Exercise instructions
Restate word for word the entries below, starting with the line with "rhi <= dec2" and continuing through the line with "port's net |". Include both of those lines and no others.

Items from a dataset:
Start of Block

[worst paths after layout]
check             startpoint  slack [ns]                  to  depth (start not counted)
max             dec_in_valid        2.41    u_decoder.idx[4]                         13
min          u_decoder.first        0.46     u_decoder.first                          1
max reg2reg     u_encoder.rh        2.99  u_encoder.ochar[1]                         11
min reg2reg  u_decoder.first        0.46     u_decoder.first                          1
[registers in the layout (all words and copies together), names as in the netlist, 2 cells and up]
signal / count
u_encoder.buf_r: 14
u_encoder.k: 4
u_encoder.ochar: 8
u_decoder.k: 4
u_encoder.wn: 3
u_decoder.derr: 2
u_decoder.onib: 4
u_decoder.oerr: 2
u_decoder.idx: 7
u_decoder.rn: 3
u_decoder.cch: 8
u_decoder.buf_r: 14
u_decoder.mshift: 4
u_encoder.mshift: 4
Context: an optimization exercise on an open-source flow, tuned for small area and a short achievable clock period. The choices shown serve that exercise and are no tape-out recipe. The RTL was checked by simulation tests, not by an equivalence proof against the original design.

==> run a: inputs <==
Design sbfp_pipe, start of the top module:
module sbfp_pipe (
    input  wire        clk,
    input  wire        rst,         
    input  wire        in_valid,
    input  wire [1:0]  op,
    input  wire [63:0] x,
    input  wire [15:0] y,
    output reg         out_valid,
    output wire [63:0] r
);
    wire        t  = x[63];
    wire [10:0] xe = x[62:52];
    wire [51:0] g  = x[51:0];
    wire        g_nz   = |g;
    wire        x_max  = &xe;
    wire        x_zero = ~|xe & ~g_nz;
    wire [9:0]  nan_pl = g_nz ? ((|g[50:41]) ? g[50:41] : 10'd1) : 10'd0;
    wire [6:0]  xe_lo  = xe[6:0] + 7'd16;              
    wire        xe_big = (xe > 11'd1039);
    wire        xe_sml = (xe < 11'd996);
    wire [6:0]  e21_enc = x_max ? 7'd1 : xe_big ? 7'd31 : xe_sml ? 7'h74 : xe_lo;
    wire [10:0] v_enc   = x_max ? {1'b1, nan_pl} : x_zero ? 11'd0 : {1'b1, g[51:42]};
    reg         v1;
    reg  [1:0]  op1;
    reg  [15:0] A1, B1;
    always @(posedge clk) begin
        v1  <= in_valid & ~rst;
        op1 <= op;
        A1  <= (op == 2'b00) ? {t & ~x_zero, x_max, 3'b000, v_enc} : x[15:0];
        B1  <= (op == 2'b00) ? {9'd0, e21_enc} : y;
    end
    wire [15:0] a = A1;
    wire [15:0] b = B1;
    wire       sa = a[15], sb = b[15];
    wire [4:0] ea = a[14:10], eb = b[14:10];
    wire [9:0] fa = a[9:0],   fb = b[9:0];
    wire       na = |ea, nb = |eb;
    wire [4:0] Ea = {ea[4:1], ea[0] | ~na};         
    wire [4:0] Eb = {eb[4:1], eb[0] | ~nb};
    wire [10:0] siga = {na, fa};
    wire [10:0] sigb = {nb, fb};
    wire       amax = &ea, bmax = &eb;
    wire       fa_nz = |fa, fb_nz = |fb;
    wire       a_nan = amax & fa_nz, b_nan = bmax & fb_nz;
    wire       a_inf = amax & ~fa_nz, b_inf = bmax & ~fb_nz;
    wire       a_zero = ~na & ~fa_nz, b_zero = ~nb & ~fb_nz;
    wire [21:0] ra, rb;
  ...
clock: 14.0 ns
lec_check: 0
cap_margin: 20
core_margin: 2
core_utilization: 40
slew_margin: 20
standard.sh (not shown) runs the stock make flow with config.mk's settings and CLKGATE_MAP_FILE= SYNTH_SCRIPT=/design/flow/synth_recipe.tcl, a recipe that flattens the netlist after the stock synthesis.
==> flow/flow/run.sh <==
#!/bin/bash
# The standard layout (standard.sh: ORFS from synthesis to finish, with
# the standard flow's synthesis script, config and constraints), with these changes:
#  - SETUP_SLACK_MARGIN=10: the resizer aims 10 ns above the clock's setup
#    requirement (the flow settings allow at most 5), so that it keeps
#    sizing paths that the 14 ns clock already meets;
#  - DONT_USE_CELLS: the platform's list plus the half-adder cells, so that
#    synthesis extracts only full adders (the multiplier's tree) and leaves
#    half adders to ABC;
#  - ABC_AREA=1: ABC's area script;
#  - BUFFER_PORTS_ARGS: every input and output port still gets its buffer,
#    but a sky130_fd_sc_hd__buf_1 (the resizer upsizes it where timing
#    needs) instead of the default clkdlybuf4s50_1.
# Registers are untouched: same synthesis script, same flip-flops and names.
# make's output goes to make.log; each ORFS step keeps its own log under
# orfs/logs/.
set -euo pipefail
DU=$(make -s -C "$FLOW_HOME" DESIGN_CONFIG="$PWD/config.mk" print-DONT_USE_CELLS 2> dontuse.log | tail -1 | sed 's/^DONT_USE_CELLS: //')
echo "$DU" >> dontuse.log
bash standard.sh SETUP_SLACK_MARGIN=10 ABC_AREA=1 \
    "BUFFER_PORTS_ARGS=-buffer_cell sky130_fd_sc_hd__buf_1" \
    "DONT_USE_CELLS=$DU sky130_fd_sc_hd__ha_1 sky130_fd_sc_hd__ha_2 sky130_fd_sc_hd__ha_4" \
    finish > make.log 2>&1
==> run b (differences from run a) <==
--- a/flow/design.v
+++ b/flow/design.v
@@ -247,37 +247,28 @@
     end
     wire        rmode = E3[6] | (E3 == 7'd0);           
     reg  [21:0] lim;
     integer j;
     always @* for (j = 0; j <= 21; j = j + 1)
         lim[j] = ~dec3 & (E3 == 7'd22 - j);
-    wire [23:0] Vm = {V3 | lim, 2'b11};
-    reg  [5:0]  gany;
-    reg  [11:0] gpos;
-    integer q;
-    always @* for (q = 0; q < 6; q = q + 1) begin
-        gany[q] = |Vm[4*q +: 4];
-        gpos[2*q +: 2] = Vm[4*q+3] ? 2'd0 : Vm[4*q+2] ? 2'd1 : Vm[4*q+1] ? 2'd2 : 2'd3;
-    end
+    wire [21:0] Vm = V3 | lim;
     reg  [4:0]  lz;
+    integer k;
     always @* begin
-        if      (gany[5]) lz = {3'd0, gpos[11:10]};
-        else if (gany[4]) lz = {3'd1, gpos[9:8]};
-        else if (gany[3]) lz = {3'd2, gpos[7:6]};
-        else if (gany[2]) lz = {3'd3, gpos[5:4]};
-        else if (gany[1]) lz = {3'd4, gpos[3:2]};
-        else              lz = {3'd5, gpos[1:0]};
+        lz = 5'd22;
+        for (k = 0; k <= 21; k = k + 1)
+            if (Vm[k]) lz = 5'd21 - k;
     end
     wire [5:0]  sh = rmode ? (6'd32 - E3[5:0]) : {1'b0, ~lz};
     wire [54:0] U  = {13'd0, V3, 20'd0} >> sh;
     wire [10:0] W  = U[10:0];
     wire [6:0]  ex = E3 - {2'b00, lz};
     wire        ovf = W[10] & ~ex[6] & (ex[5] | (&ex[4:0]));    
     wire [4:0]  ef = (spec3 | ovf) ? 5'd31 : (W[10] ? ex[4:0] : 5'd0);
     wire [9:0]  ff = (ovf & ~spec3) ? 10'd0 : W[9:0];
-    wire [10:0] dex = spec3 ? 11'h7FF : W[10] ? {ex[6] ? 7'h3E : ex[4] ? 7'h40 : 7'h3F, ex[3:0]} : 11'd0;
+    wire [10:0] dex = spec3 ? 11'h7FF : (W[10] ? 11'd1008 + {{4{ex[6]}}, ex} : 11'd0);
     reg  [22:0] rhi;    
     reg  [15:0] rlo;    
     always @(posedge clk) begin
         out_valid <= v3 & ~rst;
         rhi <= dec3 ? {sgn3, dex, W[9:0], spec3 & V3[10]} : 23'd0;
         rlo <= dec3 ? 16'd0 : {sgn3, ef, ff};
==> flow/flow/run.sh (replaced) <==
#!/bin/bash
# The standard layout (standard.sh: ORFS from synthesis to finish, with
# the standard flow's synthesis script, config and constraints), with four changes:
#  - SETUP_SLACK_MARGIN=10: the resizer aims 10 ns above the clock's setup
#    requirement (the flow settings allow at most 5), so that it keeps
#    sizing paths that the 14 ns clock already meets;
#  - ADDER_MAP_FILE= (empty): synthesis skips extracting full and half
#    adder cells, so ABC maps the adder and multiplier trees itself;
#  - ABC_AREA=1: ABC's area script;
#  - BUFFER_PORTS_ARGS: every input and output port still gets its buffer,
#    but a sky130_fd_sc_hd__buf_1 (the resizer upsizes it where timing
#    needs) instead of the default clkdlybuf4s50_1.
# Registers are untouched: same synthesis script, same flip-flops and names.
# make's output goes to make.log; each ORFS step keeps its own log under
# orfs/logs/.
set -euo pipefail
bash standard.sh SETUP_SLACK_MARGIN=10 ADDER_MAP_FILE= ABC_AREA=1 \
    "BUFFER_PORTS_ARGS=-buffer_cell sky130_fd_sc_hd__buf_1" finish > make.log 2>&1
==> run c (differences from run a) <==
--- a/flow/design.v
+++ b/flow/design.v
@@ -134,20 +134,21 @@
     wire [9:0]  nan_pl = g_nz ? ((|g[50:41]) ? g[50:41] : 10'd1) : 10'd0;
     wire [6:0]  xe_lo  = xe[6:0] + 7'd16;              
     wire        xe_big = (xe > 11'd1039);
     wire        xe_sml = (xe < 11'd996);
     wire [6:0]  e21_enc = x_max ? 7'd1 : xe_big ? 7'd31 : xe_sml ? 7'h74 : xe_lo;
     wire [10:0] v_enc   = x_max ? {1'b1, nan_pl} : x_zero ? 11'd0 : {1'b1, g[51:42]};
+    wire        swap = op[1] & (y[14:0] > x[14:0]);
     reg         v1;
     reg  [1:0]  op1;
     reg  [15:0] A1, B1;
     always @(posedge clk) begin
         v1  <= in_valid & ~rst;
         op1 <= op;
-        A1  <= (op == 2'b00) ? {t & ~x_zero, x_max, 3'b000, v_enc} : x[15:0];
-        B1  <= (op == 2'b00) ? {9'd0, e21_enc} : y;
+        A1  <= (op == 2'b00) ? {t & ~x_zero, x_max, 3'b000, v_enc} : swap ? y : x[15:0];
+        B1  <= (op == 2'b00) ? {9'd0, e21_enc} : swap ? x[15:0] : y;
     end
     wire [15:0] a = A1;
     wire [15:0] b = B1;
     wire       sa = a[15], sb = b[15];
     wire [4:0] ea = a[14:10], eb = b[14:10];
     wire [9:0] fa = a[9:0],   fb = b[9:0];
@@ -164,123 +165,101 @@
     wire [21:0] ra, rb;
     sbfp_mul11 u_mul (.a(siga), .b(sigb), .ra(ra), .rb(rb));
     wire [6:0]  e21_mul = {2'b00, Ea} + {2'b00, Eb} - 7'd14;
     wire        m_nan = a_nan | b_nan | (a_inf & b_zero) | (b_inf & a_zero);
     wire        m_inf = a_inf | b_inf;
     wire        m_sign = (sa ^ sb) & ~a_zero & ~b_zero;
-    wire        swap = b[14:0] > a[14:0];
-    wire [4:0]  EL   = swap ? Eb : Ea;
-    wire [4:0]  ES   = swap ? Ea : Eb;
-    wire [10:0] sigl = swap ? sigb : siga;
-    wire [10:0] sigs = swap ? siga : sigb;
+    wire [4:0]  EL   = Ea;
+    wire [4:0]  ES   = Eb;
+    wire [10:0] sigl = siga;
+    wire [10:0] sigs = sigb;
     wire [4:0]  d    = EL - ES;
     wire [11:0] bsh  = {sigs, 1'b0} >> d;
     reg  [10:0] smask;
     integer i;
     always @* for (i = 0; i <= 10; i = i + 1) smask[i] = (d >= i + 2);
     wire        sticky = |(sigs & smask);
     wire        eff_sub = sa ^ sb;
     wire [13:0] opl = {1'b0, sigl, 2'b00};
     wire [13:0] ops = {1'b0, bsh, sticky};
+    wire        is_add = op1[0];
+    wire [21:0] ca = is_add ? {opl, eff_sub, 7'd0} : ra;
+    wire [21:0] cb = is_add ? {ops ^ {14{eff_sub}}, eff_sub, 7'd0} : rb;
+    wire [21:0] csum = ca + cb;
     wire        a_cancel = (a[14:0] == b[14:0]) & (eff_sub | a_zero);
-    wire        s_sign = (swap ? sb : sa) & ~a_cancel;
+    wire        s_sign = sa & ~a_cancel;
     wire        s_nan = a_nan | b_nan | (a_inf & b_inf & eff_sub);
     wire        s_inf = a_inf | b_inf;
     wire        s_isign = a_inf ? sa : sb;
-    reg  [21:0] CA, CB;
+    reg  [21:0] V;
     reg  [6:0]  E21;
     reg         sgn, spec;
     always @* begin
-        CB = 22'd0;
         case (op1)
             2'b00: begin    
                 spec = a[14];
                 sgn  = a[15];
-                CA   = {a[10:0], 11'd0};
+                V    = {a[10:0], 11'd0};
                 E21  = b[6:0];
             end
             2'b01: begin    
                 spec = amax;
                 sgn  = sa;
-                CA   = amax ? {1'b1, fa_nz, fa, 10'd0} : {na, fa, 11'd0};
+                V    = amax ? {1'b1, fa_nz, fa, 10'd0} : {na, fa, 11'd0};
                 E21  = {2'b00, Ea};
             end
             2'b10: begin    
                 spec = m_nan | m_inf;
                 sgn  = m_nan ? 1'b0 : m_sign | (m_inf & (sa ^ sb));
-                CA   = (m_nan | m_inf) ? {1'b1, 9'd0, m_nan, 11'd0} : ra;
-                CB   = (m_nan | m_inf) ? 22'd0 : rb;
+                V    = (m_nan | m_inf) ? {1'b1, 9'd0, m_nan, 11'd0} : csum;
                 E21  = (m_nan | m_inf) ? 7'd1 : e21_mul;
             end
             default: begin  
                 spec = s_nan | s_inf;
                 sgn  = s_nan ? 1'b0 : (s_inf ? s_isign : s_sign);
-                CA   = (s_nan | s_inf) ? {1'b1, 9'd0, s_nan, 11'd0} : {opl, eff_sub, 7'd0};
-                CB   = (s_nan | s_inf) ? 22'd0 : {ops ^ {14{eff_sub}}, eff_sub, 7'd0};
+                V    = (s_nan | s_inf) ? {1'b1, 9'd0, s_nan, 11'd0} : {csum[21:8], 8'd0};
                 E21  = (s_nan | s_inf) ? 7'd1 : {2'b00, EL} + 7'd1;
             end
         endcase
     end
     reg         v2;
-    reg  [21:0] CA2, CB2;
+    reg  [21:0] V2;
     reg  [6:0]  E2;
     reg         sgn2, spec2, dec2;
     always @(posedge clk) begin
         v2    <= v1 & ~rst;
-        CA2   <= CA;
-        CB2   <= CB;
+        V2    <= V;
         E2    <= E21;
         sgn2  <= sgn;
         spec2 <= spec;
         dec2  <= (op1 == 2'b01);
     end
-    reg         v3;
-    reg  [21:0] V3;
-    reg  [6:0]  E3;
-    reg         sgn3, spec3, dec3;
-    always @(posedge clk) begin
-        v3    <= v2 & ~rst;
-        V3    <= CA2 + CB2;
-        E3    <= E2;
-        sgn3  <= sgn2;
-        spec3 <= spec2;
-        dec3  <= dec2;
-    end
-    wire        rmode = E3[6] | (E3 == 7'd0);           
+    wire        rmode = E2[6] | (E2 == 7'd0);           
     reg  [21:0] lim;
     integer j;
     always @* for (j = 0; j <= 21; j = j + 1)
-        lim[j] = ~dec3 & (E3 == 7'd22 - j);
-    wire [23:0] Vm = {V3 | lim, 2'b11};
-    reg  [5:0]  gany;
-    reg  [11:0] gpos;
-    integer q;
-    always @* for (q = 0; q < 6; q = q + 1) begin
-        gany[q] = |Vm[4*q +: 4];
-        gpos[2*q +: 2] = Vm[4*q+3] ? 2'd0 : Vm[4*q+2] ? 2'd1 : Vm[4*q+1] ? 2'd2 : 2'd3;
-    end
+        lim[j] = ~dec2 & (E2 == 7'd22 - j);
+    wire [21:0] Vm = V2 | lim;
     reg  [4:0]  lz;
+    integer k;
     always @* begin
-        if      (gany[5]) lz = {3'd0, gpos[11:10]};
-        else if (gany[4]) lz = {3'd1, gpos[9:8]};
-        else if (gany[3]) lz = {3'd2, gpos[7:6]};
-        else if (gany[2]) lz = {3'd3, gpos[5:4]};
-        else if (gany[1]) lz = {3'd4, gpos[3:2]};
-        else              lz = {3'd5, gpos[1:0]};
-    end
-    wire [5:0]  sh = rmode ? (6'd32 - E3[5:0]) : {1'b0, ~lz};
-    wire [54:0] U  = {13'd0, V3, 20'd0} >> sh;
+        lz = 5'd22;
+        for (k = 0; k <= 21; k = k + 1)
+            if (Vm[k]) lz = 5'd21 - k;
+    end
+    wire [5:0]  sh = rmode ? (6'd32 - E2[5:0]) : {1'b0, ~lz};
+    wire [54:0] U  = {13'd0, V2, 20'd0} >> sh;
     wire [10:0] W  = U[10:0];
-    wire [6:0]  ex = E3 - {2'b00, lz};
+    wire [6:0]  ex = E2 - {2'b00, lz};
     wire        ovf = W[10] & ~ex[6] & (ex[5] | (&ex[4:0]));    
-    wire [4:0]  ef = (spec3 | ovf) ? 5'd31 : (W[10] ? ex[4:0] : 5'd0);
-    wire [9:0]  ff = (ovf & ~spec3) ? 10'd0 : W[9:0];
-    wire [10:0] dex = spec3 ? 11'h7FF : W[10] ? {ex[6] ? 7'h3E : ex[4] ? 7'h40 : 7'h3F, ex[3:0]} : 11'd0;
+    wire [4:0]  ef = (spec2 | ovf) ? 5'd31 : (W[10] ? ex[4:0] : 5'd0);
+    wire [9:0]  ff = (ovf & ~spec2) ? 10'd0 : W[9:0];
+    wire [10:0] dex = spec2 ? 11'h7FF : (W[10] ? 11'd1008 + {{4{ex[6]}}, ex} : 11'd0);
     reg  [22:0] rhi;    
     reg  [15:0] rlo;    
     always @(posedge clk) begin
-        out_valid <= v3 & ~rst;
-        rhi <= dec3 ? {sgn3, dex, W[9:0], spec3 & V3[10]} : 23'd0;
-        rlo <= dec3 ? 16'd0 : {sgn3, ef, ff};
+        out_valid <= v2 & ~rst;
+        rhi <= dec2 ? {sgn2, dex, W[9:0], spec2 & V2[10]} : 23'd0;
+        rlo <= dec2 ? 16'd0 : {sgn2, ef, ff};
     end
     assign r = {rhi, 25'd0, rlo};
 endmodule
==> flow/flow/run.sh (replaced) <==
#!/bin/bash
# The standard layout (standard.sh: ORFS synthesis to finish, unchanged
# scripts and constraints), with the resizer asked to aim 9 ns above the
# clock's setup requirement (SETUP_SLACK_MARGIN) instead of the 0-5 ns the
# flow settings allow, so that it keeps sizing the paths that the 14 ns
# clock already meets. make's output goes to make.log; each ORFS step keeps
# its own log under orfs/logs/.
set -euo pipefail
bash standard.sh SETUP_SLACK_MARGIN=9 finish > make.log 2>&1
==> comparison <==
Between run a and run b, the lower flip-flop and latch count is in run a (gap 4).
The highest routed wire length belongs to run b, the lowest to run a.
Against run c, the worst setup slack of run a is higher by 1.5 ns.
Die area: run c < run b < run a.
Area after synthesis, highest first: run a, run b, run c.

separate check: timing with driven ports:
The flow's constraints put no driver on any port. The routed layouts listed below were extracted and timed again, unchanged, in two steps. Step 1: set_driving_cell puts a clkbuf_16 on clk and a buf_2 on each other input, an assumption about the parent block. Step 2 also shifts input and output timing later by t, the mid clock arrival at the registers, as if the neighbouring blocks saw the same clock. Slacks: ideal / step 1 / step 2; pairs: ideal / step 1.
| run | t (ns) | setup slack, ns | hold WS [ns] | cell pins on the clock port's net |
|---|---|---|---|---|
| run a | 0.488 | 10.161 / 10.161 / 9.765 | 0.325 / 0.325 / 0.325 | 1 |
| run b | 0.490 | 10.043 / 10.075 / 9.585 | 0.325 / 0.325 / 0.325 | 1 |
| run c | 0.412 | 8.705 / 8.705 / 8.705 | 0.444 / 0.444 / 0.444 | 1 |
After both steps every run listed still meets setup and hold. For run b, which loses most, drivers alone change the setup slack by +0.032 ns; drivers and shift together by -0.458 ns.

End of Block

Exercise result
+        rhi <= dec2 ? {sgn2, dex, W[9:0], spec2 & V2[10]} : 23'd0;
+        rlo <= dec2 ? 16'd0 : {sgn2, ef, ff};
     end
     assign r = {rhi, 25'd0, rlo};
 endmodule
==> flow/flow/run.sh (replaced) <==
#!/bin/bash
# The standard layout (standard.sh: ORFS synthesis to finish, unchanged
# scripts and constraints), with the resizer asked to aim 9 ns above the
# clock's setup requirement (SETUP_SLACK_MARGIN) instead of the 0-5 ns the
# flow settings allow, so that it keeps sizing the paths that the 14 ns
# clock already meets. make's output goes to make.log; each ORFS step keeps
# its own log under orfs/logs/.
set -euo pipefail
bash standard.sh SETUP_SLACK_MARGIN=9 finish > make.log 2>&1
==> comparison <==
Between run a and run b, the lower flip-flop and latch count is in run a (gap 4).
The highest routed wire length belongs to run b, the lowest to run a.
Against run c, the worst setup slack of run a is higher by 1.5 ns.
Die area: run c < run b < run a.
Area after synthesis, highest first: run a, run b, run c.

separate check: timing with driven ports:
The flow's constraints put no driver on any port. The routed layouts listed below were extracted and timed again, unchanged, in two steps. Step 1: set_driving_cell puts a clkbuf_16 on clk and a buf_2 on each other input, an assumption about the parent block. Step 2 also shifts input and output timing later by t, the mid clock arrival at the registers, as if the neighbouring blocks saw the same clock. Slacks: ideal / step 1 / step 2; pairs: ideal / step 1.
| run | t (ns) | setup slack, ns | hold WS [ns] | cell pins on the clock port's net |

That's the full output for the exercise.